Don't you dare go hollow...
Nov 25, 2019
965
"Been there, done that". The first seven years of this ordeal were the worst. Was practically paralysed. Sometimes wouldn't shower for weeks, nor brush my teeth, my room was a mess, and didn't leave the the house for months. Sometimes maybe up to a year unless I was summoned somewhere. It's gross, but a perfectly normal phenomenon™.

What helped me get back on my feet in this regard was an utter low point in late summer 2001. Was the worst day of my life, and the only time I asked for help. Apart from prescribing me antidepressants (which didn't really do anything) they had me do a blood test. Turns out I was suffering from extreme hypothyroidism. This often coincides with depression and other mental health issues as well. Can't recommend enough having this checked. The meds actually helped a bit, no miracles/fix ofc, but it did restore some much needed balance. I was working at the time too, began brushing my teeth again and showering. At first I'd just shower every four days, then two, and then daily again. Routine and a tad OCD is helpful too in this regard. Now I can't stand going to bed unshowered, no matter how late or tired.

Not showering isn't nice, but carries no consequences. Health issues like one's teeth are a different matter though, and still occasionally chip a tooth due to the damage from then. At the time I was actively pursuing suicide and naturally thought I wouldn't be needing them anymore, but one never knows how things turn out. So, if you can somehow get yourself up to do it, it's probably best.

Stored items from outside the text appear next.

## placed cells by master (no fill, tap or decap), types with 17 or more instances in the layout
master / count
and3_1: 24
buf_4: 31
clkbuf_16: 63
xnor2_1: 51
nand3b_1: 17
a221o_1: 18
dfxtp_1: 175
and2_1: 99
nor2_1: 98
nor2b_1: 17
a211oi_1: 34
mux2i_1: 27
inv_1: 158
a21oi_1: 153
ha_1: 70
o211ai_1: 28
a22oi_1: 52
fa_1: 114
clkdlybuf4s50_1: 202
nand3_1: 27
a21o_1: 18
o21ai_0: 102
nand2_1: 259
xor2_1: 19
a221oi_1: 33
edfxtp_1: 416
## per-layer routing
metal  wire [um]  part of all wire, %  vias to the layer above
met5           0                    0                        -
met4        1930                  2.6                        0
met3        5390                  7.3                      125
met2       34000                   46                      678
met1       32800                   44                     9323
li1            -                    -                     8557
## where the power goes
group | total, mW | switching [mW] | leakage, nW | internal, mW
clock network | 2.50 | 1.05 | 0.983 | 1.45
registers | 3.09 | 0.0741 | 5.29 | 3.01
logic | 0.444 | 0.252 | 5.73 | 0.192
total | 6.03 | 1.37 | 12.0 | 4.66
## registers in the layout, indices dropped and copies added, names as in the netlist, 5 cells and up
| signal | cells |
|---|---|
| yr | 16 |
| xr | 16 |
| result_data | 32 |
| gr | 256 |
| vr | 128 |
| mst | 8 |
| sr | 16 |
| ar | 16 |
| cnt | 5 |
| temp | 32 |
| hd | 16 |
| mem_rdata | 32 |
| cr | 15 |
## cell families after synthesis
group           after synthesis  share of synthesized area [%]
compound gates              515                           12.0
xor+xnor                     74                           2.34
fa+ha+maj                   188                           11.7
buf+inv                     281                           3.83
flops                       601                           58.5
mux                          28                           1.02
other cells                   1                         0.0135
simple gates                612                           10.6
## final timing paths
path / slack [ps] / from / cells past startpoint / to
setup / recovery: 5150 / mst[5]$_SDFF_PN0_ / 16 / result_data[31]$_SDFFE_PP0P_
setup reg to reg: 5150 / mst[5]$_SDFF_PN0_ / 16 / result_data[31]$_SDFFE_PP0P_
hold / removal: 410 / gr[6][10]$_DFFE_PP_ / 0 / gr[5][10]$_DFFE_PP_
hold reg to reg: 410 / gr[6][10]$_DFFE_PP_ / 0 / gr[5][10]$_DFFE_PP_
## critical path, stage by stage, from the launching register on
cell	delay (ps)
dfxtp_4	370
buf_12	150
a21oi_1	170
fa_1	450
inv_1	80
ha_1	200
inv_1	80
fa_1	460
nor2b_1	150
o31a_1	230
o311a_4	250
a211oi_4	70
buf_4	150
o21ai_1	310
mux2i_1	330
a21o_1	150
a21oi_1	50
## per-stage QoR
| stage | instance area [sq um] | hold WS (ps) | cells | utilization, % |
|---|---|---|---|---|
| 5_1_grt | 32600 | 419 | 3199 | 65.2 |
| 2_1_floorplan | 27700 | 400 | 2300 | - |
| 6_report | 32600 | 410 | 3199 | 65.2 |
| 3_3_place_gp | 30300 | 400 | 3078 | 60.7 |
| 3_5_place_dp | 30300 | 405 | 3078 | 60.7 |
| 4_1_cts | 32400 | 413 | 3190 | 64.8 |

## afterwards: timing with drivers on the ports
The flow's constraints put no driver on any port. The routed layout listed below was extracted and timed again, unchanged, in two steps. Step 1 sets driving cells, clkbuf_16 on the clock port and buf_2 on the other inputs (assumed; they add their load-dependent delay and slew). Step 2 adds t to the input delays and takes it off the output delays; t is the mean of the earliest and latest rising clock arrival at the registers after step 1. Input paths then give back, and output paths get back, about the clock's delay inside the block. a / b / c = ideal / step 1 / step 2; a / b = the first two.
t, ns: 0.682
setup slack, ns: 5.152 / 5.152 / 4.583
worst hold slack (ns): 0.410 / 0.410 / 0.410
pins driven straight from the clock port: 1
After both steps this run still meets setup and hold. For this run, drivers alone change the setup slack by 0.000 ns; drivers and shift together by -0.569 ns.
This is an optimization exercise on Yosys and OpenROAD, whose aim is small area, a short achievable clock period and few clock cycles per item, not a production implementation.
For this run, only the layout was checked, not whether the RTL still works.
Power figures rest on the tool's default switching activity, not on a simulated workload.

**flow/design.v**
```verilog
module multiplier_1(
    input clk,
    input res_n,
    input start,
    output reg done,
    input [15:0] arg1,
    input [15:0] arg2,
    output reg [31:0] product
    );
    reg [1:0] cnt;             
    reg busy;                      
    reg [15:0] S, C;               
    reg [3:0] LS, LC;              
    reg [11:0] L;                  
    wire [15:0] b = arg2;          
    reg [3:0] xr;                 
    wire [3:0] x = busy ? xr : b[3:0];
    wire [4:0] lo = LS + LC;         
    wire [15:0] as = busy ? S : 16'd0;
    wire [15:0] ac = busy ? C : 16'd0;
    wire aci = busy & lo[4];
    wire [15:0] pp0 = x[0] ? arg1 : 16'd0;
    wire [15:0] pp1 = x[1] ? arg1 : 16'd0;
    wire [15:0] pp2 = x[2] ? arg1 : 16'd0;
    wire [15:0] pp3 = x[3] ? arg1 : 16'd0;
    wire s1;
    wire c2;
    wire s3;
    wire c4;
    wire s5;
    wire c6;
    wire s7;
    wire c8;
    wire s9;
    wire c10;
    wire s11;
    wire c12;
    wire s13;
    wire c14;
    wire s15;
    wire c16;
    wire s17;
    wire c18;
    wire s19;
    wire c20;
    wire s21;
    wire c22;
    wire s23;
    wire c24;
    wire s25;
    wire c26;
    wire s27;
    wire c28;
    wire s29;
    wire c30;
    wire s31;
    wire c32;
    wire s33;
    wire c34;
    wire s35;
    wire c36;
    wire s37;
    wire c38;
    wire s39;
    wire c40;
    wire s41;
    wire c42;
    wire s43;
    wire c44;
    wire s45;
    wire c46;
    wire s47;
    wire c48;
    wire s49;
    wire c50;
    wire s51;
    wire c52;
    wire s53;
    wire c54;
    wire s55;
    wire c56;
    wire s57;
    wire c58;
    wire s59;
    wire c60;
    wire s61;
    wire c62;
    wire s63;
    wire c64;
    wire s65;
    wire c66;
    wire s67;
    wire c68;
    wire s69;
    wire c70;
    wire s71;
    wire c72;
    wire s73;
    wire c74;
    wire s75;
    wire c76;
    wire s77;
    wire c78;
    wire s79;
    wire c80;
    wire s81;
    wire c82;
    wire s83;
    wire c84;
    wire s85;
    wire c86;
    wire s87;
    wire c88;
    wire s89;
    wire c90;
    wire s91;
    wire c92;
    wire s93;
    wire c94;
    wire s95;
    wire c96;
    wire s97;
    wire c98;
    wire s99;
    wire c100;
    wire s101;
    wire c102;
    wire s103;
    wire c104;
    wire s105;
    wire c106;
    wire s107;
    wire c108;
    wire s109;
    wire c110;
    wire s111;
    wire c112;
    wire s113;
    wire c114;
    wire s115;
    wire c116;
    wire s117;
    wire c118;
    wire s119;
    wire c120;
    wire s121;
    wire c122;
    wire s123;
    wire c124;
    wire s125;
    wire c126;
    wire s127;
    wire c128;
    wire s129;
    wire c130;
    assign {c2, s1} = as[2] + ac[2];
    assign {c4, s3} = as[3] + ac[3] + pp0[3];
    assign {c6, s5} = pp1[2] + pp2[1];
    assign {c8, s7} = as[4] + ac[4] + pp0[4];
    assign {c10, s9} = pp1[3] + pp2[2] + pp3[1];
    assign {c12, s11} = as[5] + ac[5] + pp0[5];
    assign {c14, s13} = pp1[4] + pp2[3] + pp3[2];
    assign {c16, s15} = as[6] + ac[6] + pp0[6];
    assign {c18, s17} = pp1[5] + pp2[4] + pp3[3];
    assign {c20, s19} = as[7] + ac[7] + pp0[7];
    assign {c22, s21} = pp1[6] + pp2[5] + pp3[4];
    assign {c24, s23} = as[8] + ac[8] + pp0[8];
    assign {c26, s25} = pp1[7] + pp2[6] + pp3[5];
    assign {c28, s27} = as[9] + ac[9] + pp0[9];
    assign {c30, s29} = pp1[8] + pp2[7] + pp3[6];
    assign {c32, s31} = as[10] + ac[10] + pp0[10];
    assign {c34, s33} = pp1[9] + pp2[8] + pp3[7];
    assign {c36, s35} = as[11] + ac[11] + pp0[11];
    assign {c38, s37} = pp1[10] + pp2[9] + pp3[8];
    assign {c40, s39} = as[12] + ac[12] + pp0[12];
    assign {c42, s41} = pp1[11] + pp2[10] + pp3[9];
    assign {c44, s43} = as[13] + ac[13] + pp0[13];
    assign {c46, s45} = pp1[12] + pp2[11] + pp3[10];
    assign {c48, s47} = as[14] + ac[14] + pp0[14];
    assign {c50, s49} = pp1[13] + pp2[12] + pp3[11];
    assign {c52, s51} = as[15] + ac[15] + pp0[15];
    assign {c54, s53} = pp1[14] + pp2[13] + pp3[12];
    assign {c56, s55} = pp1[15] + pp2[14];
    assign {c58, s57} = as[0] + ac[0];
    assign {c60, s59} = as[1] + ac[1] + pp0[1];
    assign {c62, s61} = s1 + pp0[2] + pp1[1];
    assign {c64, s63} = s3 + s5 + pp3[0];
    assign {c66, s65} = s7 + s9 + c4;
    assign {c68, s67} = s11 + s13 + c8;
    assign {c70, s69} = s15 + s17 + c12;
    assign {c72, s71} = s19 + s21 + c16;
    assign {c74, s73} = s23 + s25 + c20;
    assign {c76, s75} = s27 + s29 + c24;
    assign {c78, s77} = s31 + s33 + c28;
    assign {c80, s79} = s35 + s37 + c32;
    assign {c82, s81} = s39 + s41 + c36;
    assign {c84, s83} = s43 + s45 + c40;
    assign {c86, s85} = s47 + s49 + c44;
    assign {c88, s87} = s51 + s53 + c48;
    assign {c90, s89} = s55 + pp3[13] + c52;
    assign {c92, s91} = pp2[15] + pp3[14];
    assign {c94, s93} = s57 + aci;
    assign {c96, s95} = s59 + pp1[0] + c58;
    assign {c98, s97} = s61 + pp2[0] + c60;
    assign {c100, s99} = s63 + c2 + c62;
    assign {c102, s101} = s65 + c6 + c64;
    assign {c104, s103} = s67 + c10 + c66;
    assign {c106, s105} = s69 + c14 + c68;
    assign {c108, s107} = s71 + c18 + c70;
    assign {c110, s109} = s73 + c22 + c72;
    assign {c112, s111} = s75 + c26 + c74;
    assign {c114, s113} = s77 + c30 + c76;
    assign {c116, s115} = s79 + c34 + c78;
    assign {c118, s117} = s81 + c38 + c80;
    assign {c120, s119} = s83 + c42 + c82;
    assign {c122, s121} = s85 + c46 + c84;
    assign {c124, s123} = s87 + c50 + c86;
    assign {c126, s125} = s89 + c54 + c88;
    assign {c128, s127} = s91 + c56 + c90;
    assign {c130, s129} = pp3[15] + c92;
    wire [19:0] ra = {c130, s129, s127, s125, s123, s121, s119, s117, s115, s113, s111, s109, s107, s105, s103, s101, s99, s97, s95, s93};
    wire [19:0] rb = {1'b0, c128, c126, c124, c122, c120, c118, c116, c114, c112, c110, c108, c106, c104, c102, c100, c98, c96, c94, pp0[0]};
    wire [19:0] ha = {S, LS}, hb = {C, LC};
    wire [19:0] hp = ha ^ hb, hg0 = ha & hb;
    wire [19:0] kg0 = hg0, kp0 = hp;
    wire [19:0] kg1 = {kg0[19] | (kp0[19] & kg0[18]), kg0[18] | (kp0[18] & kg0[17]), kg0[17] | (kp0[17] & kg0[16]), kg0[16] | (kp0[16] & kg0[15]), kg0[15] | (kp0[15] & kg0[14]), kg0[14] | (kp0[14] & kg0[13]), kg0[13] | (kp0[13] & kg0[12]), kg0[12] | (kp0[12] & kg0[11]), kg0[11] | (kp0[11] & kg0[10]), kg0[10] | (kp0[10] & kg0[9]), kg0[9] | (kp0[9] & kg0[8]), kg0[8] | (kp0[8] & kg0[7]), kg0[7] | (kp0[7] & kg0[6]), kg0[6] | (kp0[6] & kg0[5]), kg0[5] | (kp0[5] & kg0[4]), kg0[4] | (kp0[4] & kg0[3]), kg0[3] | (kp0[3] & kg0[2]), kg0[2] | (kp0[2] & kg0[1]), kg0[1] | (kp0[1] & kg0[0]), kg0[0]};
    wire [19:0] kp1 = {kp0[19] & kp0[18], kp0[18] & kp0[17], kp0[17] & kp0[16], kp0[16] & kp0[15], kp0[15] & kp0[14], kp0[14] & kp0[13], kp0[13] & kp0[12], kp0[12] & kp0[11], kp0[11] & kp0[10], kp0[10] & kp0[9], kp0[9] & kp0[8], kp0[8] & kp0[7], kp0[7] & kp0[6], kp0[6] & kp0[5], kp0[5] & kp0[4], kp0[4] & kp0[3], kp0[3] & kp0[2], kp0[2] & kp0[1], kp0[1] & kp0[0], kp0[0]};
    wire [19:0] kg2 = {kg1[19] | (kp1[19] & kg1[17]), kg1[18] | (kp1[18] & kg1[16]), kg1[17] | (kp1[17] & kg1[15]), kg1[16] | (kp1[16] & kg1[14]), kg1[15] | (kp1[15] & kg1[13]), kg1[14] | (kp1[14] & kg1[12]), kg1[13] | (kp1[13] & kg1[11]), kg1[12] | (kp1[12] & kg1[10]), kg1[11] | (kp1[11] & kg1[9]), kg1[10] | (kp1[10] & kg1[8]), kg1[9] | (kp1[9] & kg1[7]), kg1[8] | (kp1[8] & kg1[6]), kg1[7] | (kp1[7] & kg1[5]), kg1[6] | (kp1[6] & kg1[4]), kg1[5] | (kp1[5] & kg1[3]), kg1[4] | (kp1[4] & kg1[2]), kg1[3] | (kp1[3] & kg1[1]), kg1[2] | (kp1[2] & kg1[0]), kg1[1], kg1[0]};
    wire [19:0] kp2 = {kp1[19] & kp1[17], kp1[18] & kp1[16], kp1[17] & kp1[15], kp1[16] & kp1[14], kp1[15] & kp1[13], kp1[14] & kp1[12], kp1[13] & kp1[11], kp1[12] & kp1[10], kp1[11] & kp1[9], kp1[10] & kp1[8], kp1[9] & kp1[7], kp1[8] & kp1[6], kp1[7] & kp1[5], kp1[6] & kp1[4], kp1[5] & kp1[3], kp1[4] & kp1[2], kp1[3] & kp1[1], kp1[2] & kp1[0], kp1[1], kp1[0]};
    wire [19:0] kg3 = {kg2[19] | (kp2[19] & kg2[15]), kg2[18] | (kp2[18] & kg2[14]), kg2[17] | (kp2[17] & kg2[13]), kg2[16] | (kp2[16] & kg2[12]), kg2[15] | (kp2[15] & kg2[11]), kg2[14] | (kp2[14] & kg2[10]), kg2[13] | (kp2[13] & kg2[9]), kg2[12] | (kp2[12] & kg2[8]), kg2[11] | (kp2[11] & kg2[7]), kg2[10] | (kp2[10] & kg2[6]), kg2[9] | (kp2[9] & kg2[5]), kg2[8] | (kp2[8] & kg2[4]), kg2[7] | (kp2[7] & kg2[3]), kg2[6] | (kp2[6] & kg2[2]), kg2[5] | (kp2[5] & kg2[1]), kg2[4] | (kp2[4] & kg2[0]), kg2[3], kg2[2], kg2[1], kg2[0]};
    wire [19:0] kp3 = {kp2[19] & kp2[15], kp2[18] & kp2[14], kp2[17] & kp2[13], kp2[16] & kp2[12], kp2[15] & kp2[11], kp2[14] & kp2[10], kp2[13] & kp2[9], kp2[12] & kp2[8], kp2[11] & kp2[7], kp2[10] & kp2[6], kp2[9] & kp2[5], kp2[8] & kp2[4], kp2[7] & kp2[3], kp2[6] & kp2[2], kp2[5] & kp2[1], kp2[4] & kp2[0], kp2[3], kp2[2], kp2[1], kp2[0]};
    wire [19:0] kg4 = {kg3[19] | (kp3[19] & kg3[11]), kg3[18] | (kp3[18] & kg3[10]), kg3[17] | (kp3[17] & kg3[9]), kg3[16] | (kp3[16] & kg3[8]), kg3[15] | (kp3[15] & kg3[7]), kg3[14] | (kp3[14] & kg3[6]), kg3[13] | (kp3[13] & kg3[5]), kg3[12] | (kp3[12] & kg3[4]), kg3[11] | (kp3[11] & kg3[3]), kg3[10] | (kp3[10] & kg3[2]), kg3[9] | (kp3[9] & kg3[1]), kg3[8] | (kp3[8] & kg3[0]), kg3[7], kg3[6], kg3[5], kg3[4], kg3[3], kg3[2], kg3[1], kg3[0]};
    wire [19:0] kp4 = {kp3[19] & kp3[11], kp3[18] & kp3[10], kp3[17] & kp3[9], kp3[16] & kp3[8], kp3[15] & kp3[7], kp3[14] & kp3[6], kp3[13] & kp3[5], kp3[12] & kp3[4], kp3[11] & kp3[3], kp3[10] & kp3[2], kp3[9] & kp3[1], kp3[8] & kp3[0], kp3[7], kp3[6], kp3[5], kp3[4], kp3[3], kp3[2], kp3[1], kp3[0]};
    wire [19:0] kg5 = {kg4[19] | (kp4[19] & kg4[3]), kg4[18] | (kp4[18] & kg4[2]), kg4[17] | (kp4[17] & kg4[1]), kg4[16] | (kp4[16] & kg4[0]), kg4[15], kg4[14], kg4[13], kg4[12], kg4[11], kg4[10], kg4[9], kg4[8], kg4[7], kg4[6], kg4[5], kg4[4], kg4[3], kg4[2], kg4[1], kg4[0]};
    wire [19:0] kp5 = {kp4[19] & kp4[3], kp4[18] & kp4[2], kp4[17] & kp4[1], kp4[16] & kp4[0], kp4[15], kp4[14], kp4[13], kp4[12], kp4[11], kp4[10], kp4[9], kp4[8], kp4[7], kp4[6], kp4[5], kp4[4], kp4[3], kp4[2], kp4[1], kp4[0]};
    wire [19:0] hi = hp ^ {kg5[18:0], 1'b0};
    always @(*) product = {hi[19:0], L};
    always @(posedge clk) begin
        if (!res_n) begin
            done <= 1'b0;
            busy <= 1'b0;
            cnt <= 0;
        end else if (!done && (busy || start)) begin
            cnt <= (cnt == 3) ? 0 : cnt + 1'b1;
            busy <= (cnt != 3);
            if (cnt == 3) done <= 1'b1;
        end
        if (!done) begin
            S <= ra[19:4];
            C <= rb[19:4];
            LS <= ra[3:0];
            LC <= rb[3:0];
            L <= {lo[3:0], L[11:4]};
        end
        case (cnt)
            0: xr <= b[7:4];
            1: xr <= b[11:8];
            default: xr <= b[15:12];
        endcase
    end
endmodule
```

As for money and work, fuck that. Maybe this sounds like a parasite, but work actually made me want to throw myself under a train just to avoid shifts. No joke. Really tried for years, but ultimately couldn't take the obligations anymore and got fired. Hesitated for years further to apply for benefits, but ultimately needed health insurance and thus did. Now I'm kinda stuck, since dropping the benefits would mean having to pay for health insurance privately, with or without income. It's sick. Tried it a few years ago and it only used up my savings. No. If you feel unfunctional, and you probably do considering where we are, it's perfectly fine to seek help. Many places still allow some form of basic support based on health issues. It's not like we're faking it, therefore you shouldn't make yourself suffer more than needs be. The money was extorted from our families anyway and in most cases none of us got anything in return. They even cancelled my great aunt's blind support when we moved abroad. So, no, fuck em. Nevertheless, I'd still comply and come in for all those pointless meetings on my employment future, but now, after having settled for suicide, I plain refuse to cooperate. Lethargy has all but destroyed me anyway. If they really wanna get one out of the system they should stop intervening and restricting euthanasia. Simple as that.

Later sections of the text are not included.